Scientists Move Closer to Inventing Artificial Life
Synthetic biology advances with a man-made chromosome inserted into live brewer's yeast.
In a biological first, an international team has inserted a man-made chromosome into brewer's yeast, producing a life form that thrives and successfully passes the designer genes on to its offspring.
The "synthetic" biology advance—the first synthesis of a working artificial chromosome in an organism more complex than a bacterium—opens the door wider to man-made microbes that may someday be designed to manufacture better fuels, food, and medicines. (Related: "Rewiring Life: Learning About Synthetic Biology.")
"We can shuffle genes into these chromosomes like a deck of cards," says Jef Boeke of the NYU Langone Medical Center's Institute for System Genetics, who led the study reported in the journal Science.
Comparing a chromosome to a chapter in a book filled with genes, Boeke said, "we have changed the letters of this chromosome [just] as we would in a book." (Related: "How to Turn Gut Bacteria Into Journalists.")
Scrambled Genes
Chromosomes are the packages for genes. In plants, animals, and fungi like yeast, they are contained within a cell nucleus, which simpler microbes like bacteria do not have. People have 23 pairs of chromosomes, and yeasts have 16. Best known for their role in baking bread and brewing beer, yeasts share about a third of their genes with people.
Tolerant of genetic tinkering, yeast played a role in a previous synthetic biology breakthrough, when scientists led by J. Craig Venter assembled the first artificial bacterial genome inside yeast cells in 2009. And man-made DNA strips cooked up inside yeasts, so-called yeast artificial chromosomes (YACs), have been used to make gene maps for decades. Yeast was one of the first organisms to have its entire genome sequenced, in 1996.
The new study's "synIII" artificial chromosome implanted into brewer's yeast builds on this legacy. It crowns a seven-year "Build a Genome" project that involved more than 60 biologists in its assembly.
Essentially, the study researchers created a stripped-down, but still functional, third chromosome of brewer's yeast, which contains about 2.5 percent of the organism's total genes.
The scientists never inserted thousands of letters of repetitive genetic code seen in wild yeast from their artificial version of the chromosome. When they inserted it into living yeast cells, the synthetic chromosome was copied in the microbe's offspring along with their natural chromosomes through some 125 generations, proving its stability.
This is "a major step towards being able to design completely novel organisms," says Todd Kuiken of the Woodrow Wilson International Center for Scholars in Washington, D.C. "The research team has created what some might call the first synthetic cell that was designed, built and reproduced without a host cell present," he says, by email.

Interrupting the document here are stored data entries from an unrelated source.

Background: an optimization exercise with open tools, aiming at small area. Do not read the settings as production practice. The RTL was checked by simulation tests, not by an equivalence proof against the original design. Power is estimated from default activity; no workload was simulated.

## flow/config.mk

```make
export PLATFORM = sky130hd
export DESIGN_NAME = isp_core
export DESIGN_NICKNAME = isp_core
export VERILOG_FILES = /design/flow/design.v
export SDC_FILE = /design/flow/constraint.sdc
export NUM_CORES = 4
export LEC_CHECK = 0
export CAP_MARGIN = 20
export CORE_MARGIN = 2
export CORE_UTILIZATION = 40
export CTS_BUF_LIST = sky130_fd_sc_hd__clkbuf_4
export SLEW_MARGIN = 20
```

## flow/constraint.sdc

```tcl
create_clock -name core_clock -period 16.0 [get_ports {clk}]
set_input_delay 3.2000 -clock core_clock [delete_from_list [all_inputs] [get_ports {clk}]]
set_output_delay 3.2000 -clock core_clock [all_outputs]
set_load 0.01 [all_outputs]
```
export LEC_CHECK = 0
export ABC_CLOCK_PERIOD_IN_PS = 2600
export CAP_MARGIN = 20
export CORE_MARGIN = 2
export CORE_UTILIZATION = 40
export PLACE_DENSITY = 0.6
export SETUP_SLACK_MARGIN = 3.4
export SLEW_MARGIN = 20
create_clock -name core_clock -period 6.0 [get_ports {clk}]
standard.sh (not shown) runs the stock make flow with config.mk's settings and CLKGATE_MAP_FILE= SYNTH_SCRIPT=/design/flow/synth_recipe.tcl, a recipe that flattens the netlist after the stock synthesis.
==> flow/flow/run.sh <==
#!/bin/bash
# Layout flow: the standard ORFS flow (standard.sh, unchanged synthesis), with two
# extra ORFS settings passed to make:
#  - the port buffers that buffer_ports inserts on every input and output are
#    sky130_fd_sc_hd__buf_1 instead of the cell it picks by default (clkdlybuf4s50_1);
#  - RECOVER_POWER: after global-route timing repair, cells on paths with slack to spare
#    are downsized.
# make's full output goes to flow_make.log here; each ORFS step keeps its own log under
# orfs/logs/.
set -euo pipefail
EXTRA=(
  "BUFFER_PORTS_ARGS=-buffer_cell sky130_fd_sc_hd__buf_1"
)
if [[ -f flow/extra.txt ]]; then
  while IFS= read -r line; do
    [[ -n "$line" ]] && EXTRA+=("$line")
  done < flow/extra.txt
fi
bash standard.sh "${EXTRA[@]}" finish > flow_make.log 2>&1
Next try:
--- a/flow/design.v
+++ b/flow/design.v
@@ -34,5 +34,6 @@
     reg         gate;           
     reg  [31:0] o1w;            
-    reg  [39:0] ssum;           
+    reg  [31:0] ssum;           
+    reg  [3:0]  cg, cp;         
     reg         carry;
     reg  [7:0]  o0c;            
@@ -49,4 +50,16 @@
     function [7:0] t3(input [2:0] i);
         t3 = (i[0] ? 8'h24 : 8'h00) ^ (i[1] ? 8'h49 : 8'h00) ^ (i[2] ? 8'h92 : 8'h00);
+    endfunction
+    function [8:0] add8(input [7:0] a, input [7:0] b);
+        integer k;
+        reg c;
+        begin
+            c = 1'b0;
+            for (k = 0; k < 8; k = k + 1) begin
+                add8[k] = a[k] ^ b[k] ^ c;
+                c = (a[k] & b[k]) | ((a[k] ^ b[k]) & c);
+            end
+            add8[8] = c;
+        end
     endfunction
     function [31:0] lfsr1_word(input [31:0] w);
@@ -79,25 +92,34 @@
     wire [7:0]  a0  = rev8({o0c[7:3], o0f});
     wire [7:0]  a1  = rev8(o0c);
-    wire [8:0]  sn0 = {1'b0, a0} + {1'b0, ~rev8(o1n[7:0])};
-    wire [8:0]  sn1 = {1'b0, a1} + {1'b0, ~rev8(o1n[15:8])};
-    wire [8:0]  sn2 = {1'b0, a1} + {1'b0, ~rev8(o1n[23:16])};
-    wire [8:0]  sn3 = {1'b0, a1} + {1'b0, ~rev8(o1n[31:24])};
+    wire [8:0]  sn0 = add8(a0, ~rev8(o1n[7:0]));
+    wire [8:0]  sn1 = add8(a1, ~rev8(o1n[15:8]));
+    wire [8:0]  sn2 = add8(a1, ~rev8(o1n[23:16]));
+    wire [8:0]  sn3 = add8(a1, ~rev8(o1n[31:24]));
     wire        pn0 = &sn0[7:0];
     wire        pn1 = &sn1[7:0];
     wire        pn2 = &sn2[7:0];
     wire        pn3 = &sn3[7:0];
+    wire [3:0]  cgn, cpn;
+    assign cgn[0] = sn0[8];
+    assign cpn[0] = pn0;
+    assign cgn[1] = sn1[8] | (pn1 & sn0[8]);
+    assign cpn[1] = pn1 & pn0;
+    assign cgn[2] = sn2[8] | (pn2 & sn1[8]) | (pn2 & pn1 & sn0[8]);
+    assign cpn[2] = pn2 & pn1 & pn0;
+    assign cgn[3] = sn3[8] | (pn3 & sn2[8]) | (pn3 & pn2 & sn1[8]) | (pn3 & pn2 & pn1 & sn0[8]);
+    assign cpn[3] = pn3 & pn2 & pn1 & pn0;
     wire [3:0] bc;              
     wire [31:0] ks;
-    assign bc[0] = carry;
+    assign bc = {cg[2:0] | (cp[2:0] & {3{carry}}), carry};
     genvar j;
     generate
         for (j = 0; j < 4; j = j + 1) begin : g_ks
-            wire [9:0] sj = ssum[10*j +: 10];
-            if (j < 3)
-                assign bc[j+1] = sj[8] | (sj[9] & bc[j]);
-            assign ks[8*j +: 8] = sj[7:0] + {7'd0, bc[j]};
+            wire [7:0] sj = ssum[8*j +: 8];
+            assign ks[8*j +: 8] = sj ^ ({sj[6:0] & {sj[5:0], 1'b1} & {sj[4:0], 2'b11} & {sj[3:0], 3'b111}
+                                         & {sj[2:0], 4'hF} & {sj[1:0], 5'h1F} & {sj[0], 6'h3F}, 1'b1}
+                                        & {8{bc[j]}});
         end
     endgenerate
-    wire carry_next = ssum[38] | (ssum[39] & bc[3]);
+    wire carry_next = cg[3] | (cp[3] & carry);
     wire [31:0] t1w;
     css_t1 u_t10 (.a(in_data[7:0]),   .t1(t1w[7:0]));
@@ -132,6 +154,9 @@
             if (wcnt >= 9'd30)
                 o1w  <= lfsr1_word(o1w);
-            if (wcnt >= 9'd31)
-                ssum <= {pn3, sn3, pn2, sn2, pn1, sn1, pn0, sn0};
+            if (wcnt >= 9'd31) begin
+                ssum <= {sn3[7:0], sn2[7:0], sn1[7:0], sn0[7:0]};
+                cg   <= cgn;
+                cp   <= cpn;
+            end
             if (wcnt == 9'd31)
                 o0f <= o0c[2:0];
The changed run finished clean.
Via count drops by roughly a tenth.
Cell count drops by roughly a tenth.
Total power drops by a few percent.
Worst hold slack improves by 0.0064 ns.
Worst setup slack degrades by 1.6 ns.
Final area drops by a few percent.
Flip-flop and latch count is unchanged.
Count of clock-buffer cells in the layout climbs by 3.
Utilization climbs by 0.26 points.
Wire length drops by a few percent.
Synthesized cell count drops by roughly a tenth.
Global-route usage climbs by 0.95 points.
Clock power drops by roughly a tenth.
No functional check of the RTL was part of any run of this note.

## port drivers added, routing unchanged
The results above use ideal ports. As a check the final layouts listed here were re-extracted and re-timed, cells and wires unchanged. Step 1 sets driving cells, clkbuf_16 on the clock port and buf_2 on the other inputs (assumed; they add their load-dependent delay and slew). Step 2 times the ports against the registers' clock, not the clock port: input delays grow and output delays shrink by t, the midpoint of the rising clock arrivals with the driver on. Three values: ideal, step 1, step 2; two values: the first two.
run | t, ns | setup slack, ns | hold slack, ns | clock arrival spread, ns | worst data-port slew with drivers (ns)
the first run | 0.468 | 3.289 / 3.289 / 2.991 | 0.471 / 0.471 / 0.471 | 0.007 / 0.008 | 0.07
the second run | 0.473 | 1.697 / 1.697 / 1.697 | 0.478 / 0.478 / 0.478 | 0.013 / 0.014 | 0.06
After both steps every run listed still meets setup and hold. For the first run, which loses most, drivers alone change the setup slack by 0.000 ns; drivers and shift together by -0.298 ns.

"This is significant as an example of synthetic genomics aimed well beyond making mere copies of chromosomes—the new trend being the making of significant functional changes—ideally changes useful for biotech productivity and safety," says Harvard biologist George Church, who was not part of the study.
Still awaiting scientists is the assembly of a complete artificial genome: man-made versions of all the chromosomes in a plant or animal, Church adds.
Brave New Biology
Ideally, synthetic biology will produce microbes with specific genetic codes embedded to cheaply churn out renewable fuels or medicines such as the antimalarial drug artemisinin.
Despite the excitement, only about 23 percent of U.S. respondents had heard a good deal about synthetic biology in a 2013 survey, Kuiken notes. About 30 percent said they had heard nothing at all.
The science has also conjured worries about bioterror bugs crafted to combine plague with other maladies, a worry that led leading members of the field to tackle ethics projects over the last decade, and is the subject of a report from the President's Bioethics Council.
"We are entering a new era in biotechnology," Boeke says. "This is just the beginning of a whole series of products in the works that spring from the ancient relationship between humans and yeast."